Joseph Romm, as usual, has done a great job reviewing the report. The full report can be read here (pdf).

Makes you wonder how much Senate Majority Whip Dick Durbin knew about this charade. He recently told the Washington Post of his death-defying crusade to bring FutureGen to Illinois: "This has been my longest, most difficult battle in Congress."

I have tremendous admiration for my senior Senator from Illinois--he's hands down one of the most effective, insightful and progressive members in Congress. We're proud of him; we support him; we vote for him.

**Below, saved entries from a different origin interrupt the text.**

What follows belongs to an exercise in optimizing a design on an open flow for small area and few clock cycles per item; a production flow would make more cautious choices. The RTL was checked by simulation tests, not by an equivalence proof against the original design. Power figures rest on the tool's default switching activity, not on a simulated workload.

**design/flow/design.v**
```verilog
package etok_pkg;
    localparam int CH_W     = 8;
    localparam int KIND_W   = 3;
    localparam int VALUE_W  = 32;
    localparam int SYMBOL_W = 8;
    localparam int MAX_FRAC_DIGITS_DEF = 9;
    localparam int INT_BITS_DEF        = 16;
    localparam logic [KIND_W-1:0] KIND_NUM   = 3'd0;
    localparam logic [KIND_W-1:0] KIND_OPER  = 3'd1;
    localparam logic [KIND_W-1:0] KIND_OPEN  = 3'd2;
    localparam logic [KIND_W-1:0] KIND_CLOSE = 3'd3;
    localparam logic [KIND_W-1:0] KIND_INVAL = 3'd4;
    localparam logic [KIND_W-1:0] KIND_END   = 3'd5;
    localparam int GUARD_W   = 25;
    localparam int ACC_W     = 18 + GUARD_W;
    localparam int FRAC_BIAS = -3;
endpackage
import etok_pkg::*;
module expression_tokenizer_unit #(
    parameter int MAX_FRAC_DIGITS = etok_pkg::MAX_FRAC_DIGITS_DEF,
    parameter int INT_BITS        = etok_pkg::INT_BITS_DEF
) (
    input  logic                      clk,
    input  logic                      rst_n,
    input  logic                      s_axis_tvalid,
    output logic                      s_axis_tready,
    input  logic [etok_pkg::CH_W-1:0] s_axis_tdata,    
    input  logic                      s_axis_tlast,    
    output logic                      m_axis_tvalid,
    input  logic                      m_axis_tready,
    output logic [39:0]               m_axis_tdata,    
    output logic [etok_pkg::KIND_W-1:0] m_axis_tuser,  
    output logic                      m_axis_tlast     
);
    logic             act_reg;       
    logic             frac_reg;      
    logic [3:0]       fcnt_reg;      
    logic [15:0]      ipart_reg;     
    logic             sat_reg;       
    logic [ACC_W-1:0] acc_reg;       
    logic [3:1]       cut_c_reg;     
    logic             hold_v_reg;
    logic             hold_end_reg;
    logic [7:0]       hold_ch_reg;
    logic [7:0] ch;
    logic [3:0] digit;
    logic       is_end, is_skip, is_digit, is_point, emit_tok, accept;
    assign ch       = s_axis_tdata;
    assign digit    = ch[3:0];
    assign is_end   = s_axis_tlast || (ch == 8'h00);
    assign is_skip  = (ch[7:5] == 3'b000) || (ch == 8'h20) || (ch == 8'h7F);
    assign is_digit = (ch[7:4] == 4'h3) && !(ch[3] && (ch[2] || ch[1]));
    assign is_point = (ch == 8'h2E) && act_reg && !frac_reg;
    assign emit_tok = is_end || !(is_skip || is_digit || is_point);
    assign s_axis_tready = !emit_tok || (m_axis_tready && !(hold_v_reg && act_reg));
    assign accept        = s_axis_tvalid && s_axis_tready;
    logic [ACC_W-1:0] weight, weight3, part_lo, part_hi;
    always_comb
    begin
        weight  = '0;
        weight3 = '0;
        if (fcnt_reg == 4'd0) begin weight = weight | 43'h6666666667; weight3 = weight3 | 43'h13333333335; end
        if (fcnt_reg == 4'd1) begin weight = weight | 43'ha3d70a3d7; weight3 = weight3 | 43'h1eb851eb85; end
        if (fcnt_reg == 4'd2) begin weight = weight | 43'h10624dd30; weight3 = weight3 | 43'h3126e9790; end
        if (fcnt_reg == 4'd3) begin weight = weight | 43'h1a36e2eb; weight3 = weight3 | 43'h4ea4a8c1; end
        if (fcnt_reg == 4'd4) begin weight = weight | 43'h29f16b1; weight3 = weight3 | 43'h7dd4413; end
        if (fcnt_reg == 4'd5) begin weight = weight | 43'h431bde; weight3 = weight3 | 43'hc9539a; end
        if (fcnt_reg == 4'd6) begin weight = weight | 43'h6b5fc; weight3 = weight3 | 43'h1421f4; end
        if (fcnt_reg == 4'd7) begin weight = weight | 43'habcd; weight3 = weight3 | 43'h20367; end
        if (fcnt_reg == 4'd8) begin weight = weight | 43'h112e; weight3 = weight3 | 43'h338a; end
    end
    logic [3:0] fdigit;
    assign fdigit = (s_axis_tvalid && !s_axis_tlast && is_digit && frac_reg) ? digit : 4'd0;
    always_comb
    begin
        case (fdigit[1:0])
            2'd0:    part_lo = '0;
            2'd1:    part_lo = weight;
            2'd2:    part_lo = weight << 1;
            default: part_lo = weight3;
        endcase
        case (fdigit[3:2])
            2'd0:    part_hi = '0;
            2'd1:    part_hi = weight << 2;
            default: part_hi = weight << 3;
        endcase
    end
    localparam int CUT_1 = 11;
    localparam int CUT_2 = 22;
    localparam int CUT_3 = 33;
    logic [ACC_W-1:0] csa_s, csa_c, acc_sum;
    logic [3:1]       cut_c_next;
    always_comb
    begin
        logic c;
        csa_s = acc_reg ^ part_lo ^ part_hi;
        csa_c = ((acc_reg & part_lo) | (acc_reg & part_hi) | (part_lo & part_hi)) << 1;
        c = 1'b0;
        cut_c_next = '0;
        for (int i = 0; i < ACC_W; i++)
        begin
            if (i == CUT_1)
            begin
                cut_c_next[1] = c;
                c = cut_c_reg[1];
            end
            if (i == CUT_2)
            begin
                cut_c_next[2] = c;
                c = cut_c_reg[2];
            end
            if (i == CUT_3)
            begin
                cut_c_next[3] = c;
                c = cut_c_reg[3];
            end
            acc_sum[i] = csa_s[i] ^ csa_c[i] ^ c;
            c = (csa_s[i] & csa_c[i]) | (c & (csa_s[i] ^ csa_c[i]));
        end
    end
    logic [15:0] ipart_x5;
    logic [15:0] ipart_x10;
    logic        ipart_ovf;
    always_comb
    begin
        logic        c;
        logic [15:0] b;
        b = {ipart_reg[13:0], digit[2] | digit[3], digit[1] | digit[3]};
        c = digit[3];
        for (int i = 0; i < 16; i++)
        begin
            ipart_x5[i] = ipart_reg[i] ^ b[i] ^ c;
            c = (ipart_reg[i] & b[i]) | (c & (ipart_reg[i] ^ b[i]));
        end
        ipart_x10 = {ipart_x5[14:0], digit[0]};
        ipart_ovf = c || ipart_x5[15] || ipart_reg[15] || ipart_reg[14];
    end
    logic [3:0] fcnt_inc;
    assign fcnt_inc = {fcnt_reg[3] ^ (fcnt_reg[2] & fcnt_reg[1] & fcnt_reg[0]),
                       fcnt_reg[2] ^ (fcnt_reg[1] & fcnt_reg[0]),
                       fcnt_reg[1] ^ fcnt_reg[0],
                       !fcnt_reg[0]};
    always_ff @(posedge clk or negedge rst_n)
    begin
        if (!rst_n)
        begin
            act_reg  <= 1'b0;
            frac_reg <= 1'b0;
        end
        else if (accept)
        begin
            if (emit_tok)
            begin
                act_reg  <= 1'b0;
                frac_reg <= 1'b0;
            end
            else if (is_digit)
            begin
                act_reg <= 1'b1;
            end
            else if (is_point)
            begin
                frac_reg <= 1'b1;
            end
        end
    end
    always_ff @(posedge clk)
    begin
        acc_reg   <= frac_reg ? acc_sum : ACC_W'((1 << GUARD_W) + FRAC_BIAS);
        cut_c_reg <= frac_reg ? cut_c_next : 3'b000;
        if (!frac_reg)
        begin
            fcnt_reg <= 4'd0;
        end
        else if (accept && is_digit && !(fcnt_reg[3] && fcnt_reg[0]))
        begin
            fcnt_reg <= fcnt_inc;
        end
        if (accept && is_digit && !frac_reg)
        begin
            if (!act_reg)
            begin
                ipart_reg <= 16'(digit);
                sat_reg   <= 1'b0;
            end
            else
            begin
                ipart_reg <= ipart_x10;
                sat_reg   <= sat_reg || ipart_ovf;
            end
        end
    end
    logic [ACC_W-1:0] xv;        
    logic [15:0]      int_sum;
    logic             int_carry;
    logic [31:0]      num_value;
    always_comb
    begin
        logic k, ones, kin;
        k = 1'b0;
        ones = 1'b1;
        xv = '0;
        for (int i = CUT_1; i < ACC_W; i++)
        begin
            kin = k && ones;
            if (i == CUT_1 || i == CUT_2 || i == CUT_3)
            begin
                logic cc;
                cc = (i == CUT_1) ? cut_c_reg[1] : (i == CUT_2) ? cut_c_reg[2] : cut_c_reg[3];
                xv[i] = acc_reg[i] ^ kin ^ cc;
                k = (acc_reg[i] && kin) || (acc_reg[i] && cc) || (kin && cc);
                ones = 1'b1;
            end
            else
            begin
                xv[i] = acc_reg[i] ^ kin;
                ones = ones && acc_reg[i];
            end
        end
        ones = 1'b1;
        for (int i = 0; i < 16; i++)
        begin
            int_sum[i] = ipart_reg[i] ^ (xv[ACC_W-1] && ones);
            ones = ones && ipart_reg[i];
        end
        int_carry = xv[ACC_W-1] && ones;
    end
    assign num_value = (sat_reg || int_carry) ? 32'hFFFF_FFFF
                     : {int_sum, xv[ACC_W-2:GUARD_W+1]};
    logic hold_load;
    assign hold_load = accept && emit_tok && (hold_v_reg || act_reg);
    always_ff @(posedge clk or negedge rst_n)
    begin
        if (!rst_n)
        begin
            hold_v_reg <= 1'b0;
        end
        else
        begin
            hold_v_reg <= hold_load || (hold_v_reg && !m_axis_tready);
        end
    end
    always_ff @(posedge clk)
    begin
        if (hold_load)
        begin
            hold_ch_reg  <= ch;
            hold_end_reg <= is_end;
        end
    end
    logic       out_num, tok_end;
    logic [7:0] tok_ch;
    assign out_num = !hold_v_reg && act_reg;
    assign tok_ch  = hold_v_reg ? hold_ch_reg  : ch;
    assign tok_end = hold_v_reg ? hold_end_reg : is_end;
    assign m_axis_tvalid = hold_v_reg || (s_axis_tvalid && emit_tok);
    always_comb
    begin
        m_axis_tuser = KIND_INVAL;
        m_axis_tdata = {tok_ch, 32'd0};
        m_axis_tlast = 1'b1;
        if (out_num)
        begin
            m_axis_tuser = KIND_NUM;
            m_axis_tdata = {8'd0, num_value};
            m_axis_tlast = 1'b0;
        end
        else if (tok_end)
        begin
            m_axis_tuser = KIND_END;
            m_axis_tdata = '0;
        end
        else
        begin
            case (tok_ch)
                8'h2B, 8'h2A, 8'h7E, 8'h2F, 8'h5E, 8'h52, 8'h4C:
                begin
                    m_axis_tuser = KIND_OPER;
                end
                8'h28:
                begin
                    m_axis_tuser = KIND_OPEN;
                    m_axis_tdata = '0;
                end
                8'h29:
                begin
                    m_axis_tuser = KIND_CLOSE;
                    m_axis_tdata = '0;
                end
                default:
                begin
                    m_axis_tuser = KIND_INVAL;
                end
            endcase
        end
    end
endmodule
```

He's our voice in Washington, DC.

And at a time when the great clean green energy caravan has been launched, and the Green Jobs initiative reflects the bright future, we're confounded by his no-holds-barred dedication to the barking dogs of dirty coal, Peabody Energy and the sham of FutureGen.

Durbin keeps pounding nails into the snow to keep the winter of coal alive.

Perhaps he might want to talk to the high school kids in the Little Village in Chicago, who are planning to run with respirators in a faux "Coal Olympics" to demonstrate the environmental costs of coal-fired plants in their lives.

Perhaps Sen. Durbin might want to consider the devastating realities of coal extraction in Illinois--from both underground and strip mining--and its dirty trail of processing, transportation and finally burning and storage of coal ash.

Perhaps he also needs to visit some great American farmers in Illinois who are fighting the loss of their fertile lands to longwall mining.

Perhaps he needs to hang out at the doctor's office in southern Illinois with some retired coal miners, and hear their stories about black lung--still today, over 1,000 coal miners die annually from a disease we have known about since 1831.

Perhaps Dick Durbin should reconsider the $46,000 in political contributions he received from dirty coal last year.

While Sen. Durbin's eyes are really on the prize of "38 billion tons of coal" that sit under our feet in the Illinois coal basin, as he declared at a FutureGen rally, he is missing the green revolution of renewable energy that is sweeping the rest of the nation.